### Task statement
Write out, please, the lines from the beginning of the material to the line with "create_clock -name clk -period 2.8", including both ends and nothing else.

### Information
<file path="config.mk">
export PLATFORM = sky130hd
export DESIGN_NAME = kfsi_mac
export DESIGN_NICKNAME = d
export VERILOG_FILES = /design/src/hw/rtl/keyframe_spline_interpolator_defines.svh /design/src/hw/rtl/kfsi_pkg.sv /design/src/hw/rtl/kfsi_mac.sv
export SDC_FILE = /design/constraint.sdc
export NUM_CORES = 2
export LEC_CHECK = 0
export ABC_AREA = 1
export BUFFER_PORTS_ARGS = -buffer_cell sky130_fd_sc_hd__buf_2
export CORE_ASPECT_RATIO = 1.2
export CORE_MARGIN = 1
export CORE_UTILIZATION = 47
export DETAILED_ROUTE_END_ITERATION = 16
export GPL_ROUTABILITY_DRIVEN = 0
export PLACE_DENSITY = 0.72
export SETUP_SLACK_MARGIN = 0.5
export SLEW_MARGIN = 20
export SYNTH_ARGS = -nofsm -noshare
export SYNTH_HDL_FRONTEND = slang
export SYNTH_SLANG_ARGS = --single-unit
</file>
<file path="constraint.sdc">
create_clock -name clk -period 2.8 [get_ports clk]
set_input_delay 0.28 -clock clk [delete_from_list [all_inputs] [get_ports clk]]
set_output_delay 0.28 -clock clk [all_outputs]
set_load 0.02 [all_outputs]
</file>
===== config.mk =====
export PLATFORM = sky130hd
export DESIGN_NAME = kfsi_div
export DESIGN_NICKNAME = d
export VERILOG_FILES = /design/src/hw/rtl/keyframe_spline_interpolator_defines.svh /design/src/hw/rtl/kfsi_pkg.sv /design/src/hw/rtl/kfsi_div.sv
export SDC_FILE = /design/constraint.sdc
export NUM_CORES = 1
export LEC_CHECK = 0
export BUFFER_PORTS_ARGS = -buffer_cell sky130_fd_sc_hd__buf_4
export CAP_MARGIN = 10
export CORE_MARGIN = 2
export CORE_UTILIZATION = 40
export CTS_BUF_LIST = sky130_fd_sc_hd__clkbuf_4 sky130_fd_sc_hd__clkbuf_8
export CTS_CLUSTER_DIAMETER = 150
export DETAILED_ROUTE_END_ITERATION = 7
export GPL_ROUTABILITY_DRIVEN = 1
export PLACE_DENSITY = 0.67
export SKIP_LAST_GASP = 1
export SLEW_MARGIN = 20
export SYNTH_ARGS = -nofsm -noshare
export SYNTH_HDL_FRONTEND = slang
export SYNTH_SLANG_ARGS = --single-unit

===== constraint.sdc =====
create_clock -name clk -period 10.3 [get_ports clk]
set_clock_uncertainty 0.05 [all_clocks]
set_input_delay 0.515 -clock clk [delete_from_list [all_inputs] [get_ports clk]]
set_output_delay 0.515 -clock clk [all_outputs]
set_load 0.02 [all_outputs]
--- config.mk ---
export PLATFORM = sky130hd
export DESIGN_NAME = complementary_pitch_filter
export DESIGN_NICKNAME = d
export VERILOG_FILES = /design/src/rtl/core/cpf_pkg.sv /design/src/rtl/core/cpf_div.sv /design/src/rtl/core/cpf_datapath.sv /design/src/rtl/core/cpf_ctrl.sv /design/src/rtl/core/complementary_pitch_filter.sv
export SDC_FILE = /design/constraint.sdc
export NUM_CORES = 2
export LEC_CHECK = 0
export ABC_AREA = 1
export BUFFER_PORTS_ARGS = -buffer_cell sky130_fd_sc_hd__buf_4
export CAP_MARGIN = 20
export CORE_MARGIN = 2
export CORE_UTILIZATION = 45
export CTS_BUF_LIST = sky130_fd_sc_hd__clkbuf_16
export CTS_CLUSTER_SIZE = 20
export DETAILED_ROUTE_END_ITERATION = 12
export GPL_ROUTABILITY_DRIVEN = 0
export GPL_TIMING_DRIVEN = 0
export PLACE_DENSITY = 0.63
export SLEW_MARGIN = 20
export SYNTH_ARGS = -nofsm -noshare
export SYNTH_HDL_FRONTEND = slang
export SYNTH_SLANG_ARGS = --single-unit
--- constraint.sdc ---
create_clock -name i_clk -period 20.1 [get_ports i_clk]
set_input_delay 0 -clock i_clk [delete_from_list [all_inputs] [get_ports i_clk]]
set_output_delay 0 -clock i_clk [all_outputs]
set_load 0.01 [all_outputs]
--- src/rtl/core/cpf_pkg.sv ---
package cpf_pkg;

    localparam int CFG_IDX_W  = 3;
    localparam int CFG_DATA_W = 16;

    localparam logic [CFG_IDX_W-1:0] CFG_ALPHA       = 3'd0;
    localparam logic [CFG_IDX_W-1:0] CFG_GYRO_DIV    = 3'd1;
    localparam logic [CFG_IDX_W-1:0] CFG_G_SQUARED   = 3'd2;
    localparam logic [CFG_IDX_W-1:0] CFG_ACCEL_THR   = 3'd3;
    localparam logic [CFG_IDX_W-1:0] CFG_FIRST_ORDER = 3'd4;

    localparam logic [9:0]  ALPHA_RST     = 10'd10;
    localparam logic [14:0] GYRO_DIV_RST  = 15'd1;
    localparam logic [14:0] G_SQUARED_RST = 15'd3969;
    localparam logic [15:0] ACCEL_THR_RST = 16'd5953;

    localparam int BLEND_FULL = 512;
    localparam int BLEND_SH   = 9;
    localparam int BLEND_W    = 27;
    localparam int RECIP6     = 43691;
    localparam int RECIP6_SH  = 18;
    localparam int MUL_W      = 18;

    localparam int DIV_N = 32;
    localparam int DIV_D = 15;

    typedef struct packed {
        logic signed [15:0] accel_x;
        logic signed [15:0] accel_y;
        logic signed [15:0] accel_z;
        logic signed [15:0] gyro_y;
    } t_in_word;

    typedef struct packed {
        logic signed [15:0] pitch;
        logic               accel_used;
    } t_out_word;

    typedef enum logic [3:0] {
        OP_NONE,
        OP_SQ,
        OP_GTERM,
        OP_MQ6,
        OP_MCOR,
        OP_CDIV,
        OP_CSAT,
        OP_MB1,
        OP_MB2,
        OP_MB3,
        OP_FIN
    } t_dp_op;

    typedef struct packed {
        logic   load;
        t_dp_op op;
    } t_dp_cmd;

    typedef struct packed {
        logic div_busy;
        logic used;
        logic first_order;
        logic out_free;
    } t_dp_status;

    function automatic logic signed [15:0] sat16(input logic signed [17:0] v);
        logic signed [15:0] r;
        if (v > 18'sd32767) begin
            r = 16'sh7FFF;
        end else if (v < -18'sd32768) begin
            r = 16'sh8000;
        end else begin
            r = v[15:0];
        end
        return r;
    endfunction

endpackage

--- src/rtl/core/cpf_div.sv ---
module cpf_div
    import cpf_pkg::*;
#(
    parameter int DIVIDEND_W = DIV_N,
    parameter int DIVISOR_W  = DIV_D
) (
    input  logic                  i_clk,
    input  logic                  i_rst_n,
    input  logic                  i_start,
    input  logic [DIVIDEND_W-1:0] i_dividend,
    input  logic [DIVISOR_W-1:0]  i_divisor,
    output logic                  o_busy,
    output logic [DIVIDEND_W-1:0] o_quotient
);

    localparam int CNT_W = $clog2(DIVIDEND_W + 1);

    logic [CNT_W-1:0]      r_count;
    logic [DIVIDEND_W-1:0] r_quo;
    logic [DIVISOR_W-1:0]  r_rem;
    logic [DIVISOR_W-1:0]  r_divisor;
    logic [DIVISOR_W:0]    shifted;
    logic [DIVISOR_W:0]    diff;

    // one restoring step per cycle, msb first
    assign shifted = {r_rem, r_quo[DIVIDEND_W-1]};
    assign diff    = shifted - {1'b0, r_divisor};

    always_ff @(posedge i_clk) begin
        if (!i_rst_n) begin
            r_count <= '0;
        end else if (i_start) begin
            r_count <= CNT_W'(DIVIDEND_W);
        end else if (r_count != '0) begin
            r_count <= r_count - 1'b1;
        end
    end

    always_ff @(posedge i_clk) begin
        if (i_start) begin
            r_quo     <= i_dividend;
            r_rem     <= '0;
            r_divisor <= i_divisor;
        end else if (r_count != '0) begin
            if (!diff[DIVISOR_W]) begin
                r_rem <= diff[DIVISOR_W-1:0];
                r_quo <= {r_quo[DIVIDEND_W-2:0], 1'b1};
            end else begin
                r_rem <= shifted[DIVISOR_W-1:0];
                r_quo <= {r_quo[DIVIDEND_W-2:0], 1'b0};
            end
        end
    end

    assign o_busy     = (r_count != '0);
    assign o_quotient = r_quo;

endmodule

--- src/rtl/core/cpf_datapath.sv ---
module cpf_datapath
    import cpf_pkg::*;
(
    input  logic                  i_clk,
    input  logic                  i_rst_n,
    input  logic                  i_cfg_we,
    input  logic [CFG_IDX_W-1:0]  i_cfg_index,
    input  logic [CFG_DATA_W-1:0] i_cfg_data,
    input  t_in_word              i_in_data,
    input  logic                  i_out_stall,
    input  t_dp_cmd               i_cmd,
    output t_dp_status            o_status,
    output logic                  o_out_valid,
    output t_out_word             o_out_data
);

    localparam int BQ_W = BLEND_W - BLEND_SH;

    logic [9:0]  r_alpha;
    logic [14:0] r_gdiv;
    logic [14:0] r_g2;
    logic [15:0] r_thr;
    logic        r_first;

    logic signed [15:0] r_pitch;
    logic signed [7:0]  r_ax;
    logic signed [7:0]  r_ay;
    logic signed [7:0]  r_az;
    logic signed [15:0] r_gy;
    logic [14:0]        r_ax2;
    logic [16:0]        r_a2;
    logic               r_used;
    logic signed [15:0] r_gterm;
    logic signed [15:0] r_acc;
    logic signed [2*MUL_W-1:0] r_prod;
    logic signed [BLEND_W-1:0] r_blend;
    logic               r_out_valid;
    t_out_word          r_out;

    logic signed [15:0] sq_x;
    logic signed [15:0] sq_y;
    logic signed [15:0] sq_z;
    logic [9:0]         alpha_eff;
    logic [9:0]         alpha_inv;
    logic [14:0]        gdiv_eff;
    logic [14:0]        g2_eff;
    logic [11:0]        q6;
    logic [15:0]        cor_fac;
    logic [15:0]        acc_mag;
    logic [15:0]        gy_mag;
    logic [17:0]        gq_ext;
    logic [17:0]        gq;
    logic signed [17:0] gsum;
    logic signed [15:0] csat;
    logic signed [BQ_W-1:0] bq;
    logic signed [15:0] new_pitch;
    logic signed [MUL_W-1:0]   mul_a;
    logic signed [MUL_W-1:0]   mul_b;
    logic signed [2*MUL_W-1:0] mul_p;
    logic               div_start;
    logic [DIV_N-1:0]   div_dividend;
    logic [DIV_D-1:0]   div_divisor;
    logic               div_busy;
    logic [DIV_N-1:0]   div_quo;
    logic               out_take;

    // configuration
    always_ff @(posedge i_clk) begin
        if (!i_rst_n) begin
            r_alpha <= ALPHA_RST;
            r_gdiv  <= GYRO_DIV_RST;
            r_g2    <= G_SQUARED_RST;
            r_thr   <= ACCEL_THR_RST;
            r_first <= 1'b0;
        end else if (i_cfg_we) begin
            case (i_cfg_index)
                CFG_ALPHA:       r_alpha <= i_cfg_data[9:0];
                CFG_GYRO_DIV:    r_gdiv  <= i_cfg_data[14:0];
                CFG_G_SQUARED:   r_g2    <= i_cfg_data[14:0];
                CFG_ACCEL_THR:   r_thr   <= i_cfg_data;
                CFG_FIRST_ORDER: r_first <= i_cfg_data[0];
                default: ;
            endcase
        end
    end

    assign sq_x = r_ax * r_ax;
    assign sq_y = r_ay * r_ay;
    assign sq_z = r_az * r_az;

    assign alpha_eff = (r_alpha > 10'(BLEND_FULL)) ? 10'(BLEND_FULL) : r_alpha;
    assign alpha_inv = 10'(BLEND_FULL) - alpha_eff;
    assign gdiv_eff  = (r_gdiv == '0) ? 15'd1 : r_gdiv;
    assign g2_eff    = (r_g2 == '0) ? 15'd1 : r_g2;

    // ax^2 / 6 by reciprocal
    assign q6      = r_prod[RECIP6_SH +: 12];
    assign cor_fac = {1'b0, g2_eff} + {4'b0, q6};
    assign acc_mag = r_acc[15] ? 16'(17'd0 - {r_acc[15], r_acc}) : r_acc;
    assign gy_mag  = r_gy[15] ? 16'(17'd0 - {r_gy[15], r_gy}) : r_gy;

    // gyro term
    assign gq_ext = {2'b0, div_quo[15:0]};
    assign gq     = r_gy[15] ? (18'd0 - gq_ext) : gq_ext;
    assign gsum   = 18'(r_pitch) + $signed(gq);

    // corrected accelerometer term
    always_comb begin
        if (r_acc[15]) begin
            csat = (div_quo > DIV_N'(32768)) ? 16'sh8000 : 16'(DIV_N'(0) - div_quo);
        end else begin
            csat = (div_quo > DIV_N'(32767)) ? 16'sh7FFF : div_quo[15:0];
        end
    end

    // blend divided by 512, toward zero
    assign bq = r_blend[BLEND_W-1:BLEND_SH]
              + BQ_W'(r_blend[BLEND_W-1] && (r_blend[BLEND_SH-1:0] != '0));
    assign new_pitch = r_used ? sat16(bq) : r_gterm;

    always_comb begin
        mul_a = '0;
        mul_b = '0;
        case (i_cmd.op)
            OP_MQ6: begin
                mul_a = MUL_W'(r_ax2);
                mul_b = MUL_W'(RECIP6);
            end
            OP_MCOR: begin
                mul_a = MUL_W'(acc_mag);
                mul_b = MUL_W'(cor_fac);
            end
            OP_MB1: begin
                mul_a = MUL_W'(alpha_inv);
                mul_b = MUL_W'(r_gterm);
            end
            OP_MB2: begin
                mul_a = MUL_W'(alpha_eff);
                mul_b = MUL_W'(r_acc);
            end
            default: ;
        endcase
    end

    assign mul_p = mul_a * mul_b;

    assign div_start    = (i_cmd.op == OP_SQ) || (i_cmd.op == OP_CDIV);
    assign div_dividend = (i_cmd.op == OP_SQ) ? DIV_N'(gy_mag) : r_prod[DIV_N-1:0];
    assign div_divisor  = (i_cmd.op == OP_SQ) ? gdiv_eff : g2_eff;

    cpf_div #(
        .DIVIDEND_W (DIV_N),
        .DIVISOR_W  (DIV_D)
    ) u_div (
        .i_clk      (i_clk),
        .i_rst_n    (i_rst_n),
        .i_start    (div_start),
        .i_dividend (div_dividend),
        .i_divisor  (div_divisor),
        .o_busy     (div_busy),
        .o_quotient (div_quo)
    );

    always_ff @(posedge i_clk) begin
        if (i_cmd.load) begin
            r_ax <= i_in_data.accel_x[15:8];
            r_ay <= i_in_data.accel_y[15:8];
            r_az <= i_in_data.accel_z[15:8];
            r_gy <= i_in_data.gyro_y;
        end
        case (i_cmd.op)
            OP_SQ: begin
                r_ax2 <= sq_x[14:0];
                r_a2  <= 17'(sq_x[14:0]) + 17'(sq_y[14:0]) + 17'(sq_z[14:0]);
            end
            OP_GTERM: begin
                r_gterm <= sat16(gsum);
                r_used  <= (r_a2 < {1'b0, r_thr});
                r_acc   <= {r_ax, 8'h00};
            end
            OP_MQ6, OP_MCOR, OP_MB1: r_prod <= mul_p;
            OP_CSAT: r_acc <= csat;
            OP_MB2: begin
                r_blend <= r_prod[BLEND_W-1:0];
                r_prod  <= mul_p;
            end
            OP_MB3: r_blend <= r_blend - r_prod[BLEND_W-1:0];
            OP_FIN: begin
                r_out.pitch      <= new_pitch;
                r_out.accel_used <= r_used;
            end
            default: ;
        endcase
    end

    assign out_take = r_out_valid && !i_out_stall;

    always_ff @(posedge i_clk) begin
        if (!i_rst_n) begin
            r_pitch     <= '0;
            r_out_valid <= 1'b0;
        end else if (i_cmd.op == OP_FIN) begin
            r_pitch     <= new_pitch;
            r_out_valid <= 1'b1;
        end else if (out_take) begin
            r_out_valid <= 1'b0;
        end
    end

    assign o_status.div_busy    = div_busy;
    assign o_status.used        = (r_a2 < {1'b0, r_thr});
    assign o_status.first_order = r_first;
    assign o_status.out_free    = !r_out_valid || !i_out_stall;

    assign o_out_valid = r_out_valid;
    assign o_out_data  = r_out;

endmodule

### Solved problem
<file path="config.mk">
export PLATFORM = sky130hd
export DESIGN_NAME = kfsi_mac
export DESIGN_NICKNAME = d
export VERILOG_FILES = /design/src/hw/rtl/keyframe_spline_interpolator_defines.svh /design/src/hw/rtl/kfsi_pkg.sv /design/src/hw/rtl/kfsi_mac.sv
export SDC_FILE = /design/constraint.sdc
export NUM_CORES = 2
export LEC_CHECK = 0
export ABC_AREA = 1
export BUFFER_PORTS_ARGS = -buffer_cell sky130_fd_sc_hd__buf_2
export CORE_ASPECT_RATIO = 1.2
export CORE_MARGIN = 1
export CORE_UTILIZATION = 47
export DETAILED_ROUTE_END_ITERATION = 16
export GPL_ROUTABILITY_DRIVEN = 0
export PLACE_DENSITY = 0.72
export SETUP_SLACK_MARGIN = 0.5
export SLEW_MARGIN = 20
export SYNTH_ARGS = -nofsm -noshare
export SYNTH_HDL_FRONTEND = slang
export SYNTH_SLANG_ARGS = --single-unit
</file>
<file path="constraint.sdc">
create_clock -name clk -period 2.8 [get_ports clk]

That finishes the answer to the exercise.